● **Work order**: Look below for the line containing "run 3: metal"; from there, print each line exactly up to and including the line containing "clock inverters: 1 / 30.0", and stop.

Dataset entries
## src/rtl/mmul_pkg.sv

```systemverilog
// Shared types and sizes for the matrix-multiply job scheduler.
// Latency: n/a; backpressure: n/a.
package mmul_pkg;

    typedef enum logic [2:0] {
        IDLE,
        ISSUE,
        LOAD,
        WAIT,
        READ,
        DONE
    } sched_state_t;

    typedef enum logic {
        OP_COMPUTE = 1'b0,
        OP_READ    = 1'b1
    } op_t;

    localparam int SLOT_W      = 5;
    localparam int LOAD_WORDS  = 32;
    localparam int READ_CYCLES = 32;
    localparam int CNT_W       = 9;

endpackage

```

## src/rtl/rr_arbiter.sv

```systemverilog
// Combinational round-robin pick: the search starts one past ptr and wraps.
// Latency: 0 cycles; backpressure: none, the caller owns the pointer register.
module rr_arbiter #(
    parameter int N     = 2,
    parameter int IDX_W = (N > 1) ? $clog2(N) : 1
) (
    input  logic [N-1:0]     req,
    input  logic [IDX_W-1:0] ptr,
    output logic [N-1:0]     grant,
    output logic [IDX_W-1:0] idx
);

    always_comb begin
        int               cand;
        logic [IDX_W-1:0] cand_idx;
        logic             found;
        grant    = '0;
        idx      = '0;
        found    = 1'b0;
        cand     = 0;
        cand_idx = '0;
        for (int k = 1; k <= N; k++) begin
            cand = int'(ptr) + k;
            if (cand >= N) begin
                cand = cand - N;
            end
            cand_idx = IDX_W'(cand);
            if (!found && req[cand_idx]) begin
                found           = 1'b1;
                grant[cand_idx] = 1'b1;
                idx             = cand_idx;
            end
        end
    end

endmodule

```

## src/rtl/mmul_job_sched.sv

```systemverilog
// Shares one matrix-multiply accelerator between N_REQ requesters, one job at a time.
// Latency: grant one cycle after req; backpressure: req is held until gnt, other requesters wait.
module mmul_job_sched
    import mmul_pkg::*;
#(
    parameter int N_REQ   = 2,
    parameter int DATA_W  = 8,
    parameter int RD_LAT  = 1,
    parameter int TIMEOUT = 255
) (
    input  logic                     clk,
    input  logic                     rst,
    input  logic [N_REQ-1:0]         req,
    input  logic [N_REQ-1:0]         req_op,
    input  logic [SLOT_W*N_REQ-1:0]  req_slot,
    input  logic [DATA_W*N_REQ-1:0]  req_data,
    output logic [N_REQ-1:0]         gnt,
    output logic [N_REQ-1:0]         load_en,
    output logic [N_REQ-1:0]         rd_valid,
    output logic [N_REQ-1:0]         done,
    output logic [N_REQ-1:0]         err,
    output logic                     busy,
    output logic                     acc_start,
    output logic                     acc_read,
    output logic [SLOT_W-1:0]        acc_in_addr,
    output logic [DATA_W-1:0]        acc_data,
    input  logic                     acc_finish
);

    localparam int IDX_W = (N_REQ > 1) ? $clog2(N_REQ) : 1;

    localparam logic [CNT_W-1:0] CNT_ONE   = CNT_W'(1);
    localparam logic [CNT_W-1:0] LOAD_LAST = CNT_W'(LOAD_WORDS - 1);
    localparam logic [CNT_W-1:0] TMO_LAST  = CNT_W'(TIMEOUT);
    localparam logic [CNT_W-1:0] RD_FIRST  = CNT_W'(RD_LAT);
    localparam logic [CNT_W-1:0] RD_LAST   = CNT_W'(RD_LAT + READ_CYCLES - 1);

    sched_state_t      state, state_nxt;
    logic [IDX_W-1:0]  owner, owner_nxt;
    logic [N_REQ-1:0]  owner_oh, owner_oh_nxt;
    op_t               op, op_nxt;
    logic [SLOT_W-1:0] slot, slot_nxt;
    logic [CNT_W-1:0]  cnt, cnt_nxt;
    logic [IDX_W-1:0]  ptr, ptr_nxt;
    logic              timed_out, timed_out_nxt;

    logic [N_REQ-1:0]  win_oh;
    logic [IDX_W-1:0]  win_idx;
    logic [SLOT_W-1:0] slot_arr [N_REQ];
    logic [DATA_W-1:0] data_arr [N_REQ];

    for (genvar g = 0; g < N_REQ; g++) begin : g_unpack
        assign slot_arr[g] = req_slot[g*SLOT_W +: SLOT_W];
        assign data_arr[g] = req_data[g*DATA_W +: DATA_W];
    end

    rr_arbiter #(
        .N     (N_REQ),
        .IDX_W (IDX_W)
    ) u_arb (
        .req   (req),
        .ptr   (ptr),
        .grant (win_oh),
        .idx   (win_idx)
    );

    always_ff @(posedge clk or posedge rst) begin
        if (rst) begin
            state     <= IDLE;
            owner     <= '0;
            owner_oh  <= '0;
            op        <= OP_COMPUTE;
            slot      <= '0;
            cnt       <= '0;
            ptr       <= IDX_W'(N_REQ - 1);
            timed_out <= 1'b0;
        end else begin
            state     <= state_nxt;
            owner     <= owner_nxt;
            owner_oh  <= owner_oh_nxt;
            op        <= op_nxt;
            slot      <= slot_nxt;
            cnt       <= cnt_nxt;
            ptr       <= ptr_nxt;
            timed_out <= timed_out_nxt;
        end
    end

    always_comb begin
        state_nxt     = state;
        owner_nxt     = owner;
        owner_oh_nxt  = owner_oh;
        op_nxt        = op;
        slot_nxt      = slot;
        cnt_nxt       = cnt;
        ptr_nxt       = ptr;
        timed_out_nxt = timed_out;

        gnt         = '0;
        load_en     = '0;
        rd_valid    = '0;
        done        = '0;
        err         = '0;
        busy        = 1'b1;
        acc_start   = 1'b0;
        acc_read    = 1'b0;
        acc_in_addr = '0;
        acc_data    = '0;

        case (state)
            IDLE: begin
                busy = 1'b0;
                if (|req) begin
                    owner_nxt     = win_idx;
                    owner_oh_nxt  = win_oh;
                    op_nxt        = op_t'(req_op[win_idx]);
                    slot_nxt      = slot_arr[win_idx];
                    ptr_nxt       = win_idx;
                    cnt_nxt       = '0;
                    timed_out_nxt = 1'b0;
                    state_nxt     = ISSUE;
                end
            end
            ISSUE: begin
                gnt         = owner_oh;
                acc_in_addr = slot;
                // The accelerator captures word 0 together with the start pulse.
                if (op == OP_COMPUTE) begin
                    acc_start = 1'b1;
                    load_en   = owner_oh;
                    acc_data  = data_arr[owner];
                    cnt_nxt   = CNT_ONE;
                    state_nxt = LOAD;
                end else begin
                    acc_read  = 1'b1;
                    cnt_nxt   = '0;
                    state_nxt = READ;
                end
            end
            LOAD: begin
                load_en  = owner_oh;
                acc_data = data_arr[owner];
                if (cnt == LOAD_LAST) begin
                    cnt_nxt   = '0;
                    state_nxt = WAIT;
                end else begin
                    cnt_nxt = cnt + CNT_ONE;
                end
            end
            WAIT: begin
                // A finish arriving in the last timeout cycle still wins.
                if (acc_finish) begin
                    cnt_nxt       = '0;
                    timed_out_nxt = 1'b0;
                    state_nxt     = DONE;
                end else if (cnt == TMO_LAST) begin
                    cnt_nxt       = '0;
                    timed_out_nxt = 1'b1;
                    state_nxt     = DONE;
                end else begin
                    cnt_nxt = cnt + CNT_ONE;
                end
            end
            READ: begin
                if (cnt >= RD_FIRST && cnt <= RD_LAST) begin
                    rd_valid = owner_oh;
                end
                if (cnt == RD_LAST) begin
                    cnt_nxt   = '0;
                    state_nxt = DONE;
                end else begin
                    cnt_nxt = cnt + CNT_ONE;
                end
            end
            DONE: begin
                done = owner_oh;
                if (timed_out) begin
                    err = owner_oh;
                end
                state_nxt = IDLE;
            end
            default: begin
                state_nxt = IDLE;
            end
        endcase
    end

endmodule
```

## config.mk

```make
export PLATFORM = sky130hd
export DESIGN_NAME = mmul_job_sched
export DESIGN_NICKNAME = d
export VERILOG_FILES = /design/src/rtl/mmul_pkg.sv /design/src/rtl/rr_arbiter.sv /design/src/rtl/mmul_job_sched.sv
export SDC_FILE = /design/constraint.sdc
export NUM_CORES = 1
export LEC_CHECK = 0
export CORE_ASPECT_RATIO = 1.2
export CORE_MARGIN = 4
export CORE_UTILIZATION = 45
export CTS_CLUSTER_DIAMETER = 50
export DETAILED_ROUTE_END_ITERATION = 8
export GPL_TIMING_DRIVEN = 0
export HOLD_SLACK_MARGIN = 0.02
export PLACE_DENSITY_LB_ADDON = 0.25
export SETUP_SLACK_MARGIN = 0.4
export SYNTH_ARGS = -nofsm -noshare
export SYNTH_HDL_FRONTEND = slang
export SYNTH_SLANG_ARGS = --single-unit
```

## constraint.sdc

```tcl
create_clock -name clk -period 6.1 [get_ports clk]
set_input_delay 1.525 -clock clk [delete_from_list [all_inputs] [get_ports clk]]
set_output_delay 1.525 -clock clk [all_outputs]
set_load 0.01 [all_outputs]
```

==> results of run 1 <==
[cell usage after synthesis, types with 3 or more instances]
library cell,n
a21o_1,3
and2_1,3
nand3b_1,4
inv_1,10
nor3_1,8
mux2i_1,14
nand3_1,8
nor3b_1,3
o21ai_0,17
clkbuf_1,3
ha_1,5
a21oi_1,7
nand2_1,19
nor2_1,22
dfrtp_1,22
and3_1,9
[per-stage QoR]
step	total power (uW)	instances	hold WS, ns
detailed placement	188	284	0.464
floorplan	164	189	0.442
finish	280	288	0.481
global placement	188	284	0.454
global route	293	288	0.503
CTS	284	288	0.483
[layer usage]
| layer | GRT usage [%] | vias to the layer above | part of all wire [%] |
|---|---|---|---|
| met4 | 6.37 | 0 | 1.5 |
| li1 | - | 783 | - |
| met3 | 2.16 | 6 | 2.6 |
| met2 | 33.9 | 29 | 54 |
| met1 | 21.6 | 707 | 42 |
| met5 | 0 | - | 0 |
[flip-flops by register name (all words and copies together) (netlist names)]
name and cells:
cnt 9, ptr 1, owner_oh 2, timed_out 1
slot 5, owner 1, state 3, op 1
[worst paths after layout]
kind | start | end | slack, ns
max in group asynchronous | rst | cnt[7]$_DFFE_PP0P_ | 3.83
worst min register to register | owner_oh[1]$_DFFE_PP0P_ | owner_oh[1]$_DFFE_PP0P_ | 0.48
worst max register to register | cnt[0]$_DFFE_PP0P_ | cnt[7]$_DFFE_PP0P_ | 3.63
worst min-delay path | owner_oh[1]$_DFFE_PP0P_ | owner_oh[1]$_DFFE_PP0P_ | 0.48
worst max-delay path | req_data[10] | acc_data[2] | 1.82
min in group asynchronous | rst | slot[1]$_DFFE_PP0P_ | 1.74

==

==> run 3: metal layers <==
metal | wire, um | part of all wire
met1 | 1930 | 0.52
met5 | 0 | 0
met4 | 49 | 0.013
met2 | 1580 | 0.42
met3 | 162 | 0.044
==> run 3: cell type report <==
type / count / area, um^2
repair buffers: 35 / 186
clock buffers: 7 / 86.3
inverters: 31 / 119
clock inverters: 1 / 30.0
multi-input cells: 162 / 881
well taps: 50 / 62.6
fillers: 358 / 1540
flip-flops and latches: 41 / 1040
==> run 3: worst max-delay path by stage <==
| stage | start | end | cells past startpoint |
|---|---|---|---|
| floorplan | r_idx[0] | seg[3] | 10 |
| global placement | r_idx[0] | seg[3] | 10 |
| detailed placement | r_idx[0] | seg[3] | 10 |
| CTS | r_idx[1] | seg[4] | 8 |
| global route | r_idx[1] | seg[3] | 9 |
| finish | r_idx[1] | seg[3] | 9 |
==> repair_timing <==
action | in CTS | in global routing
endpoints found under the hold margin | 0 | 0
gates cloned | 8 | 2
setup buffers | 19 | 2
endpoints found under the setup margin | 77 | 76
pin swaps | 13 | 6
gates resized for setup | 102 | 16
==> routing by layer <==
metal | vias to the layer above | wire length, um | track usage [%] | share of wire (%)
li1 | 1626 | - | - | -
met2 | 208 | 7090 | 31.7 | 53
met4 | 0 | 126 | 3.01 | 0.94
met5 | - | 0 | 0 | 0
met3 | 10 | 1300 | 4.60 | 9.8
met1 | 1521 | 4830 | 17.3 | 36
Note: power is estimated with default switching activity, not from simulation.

● **Written response**:
==> run 3: metal layers <==
metal | wire, um | part of all wire
met1 | 1930 | 0.52
met5 | 0 | 0
met4 | 49 | 0.013
met2 | 1580 | 0.42
met3 | 162 | 0.044
==> run 3: cell type report <==
type / count / area, um^2
repair buffers: 35 / 186
clock buffers: 7 / 86.3
inverters: 31 / 119
clock inverters: 1 / 30.0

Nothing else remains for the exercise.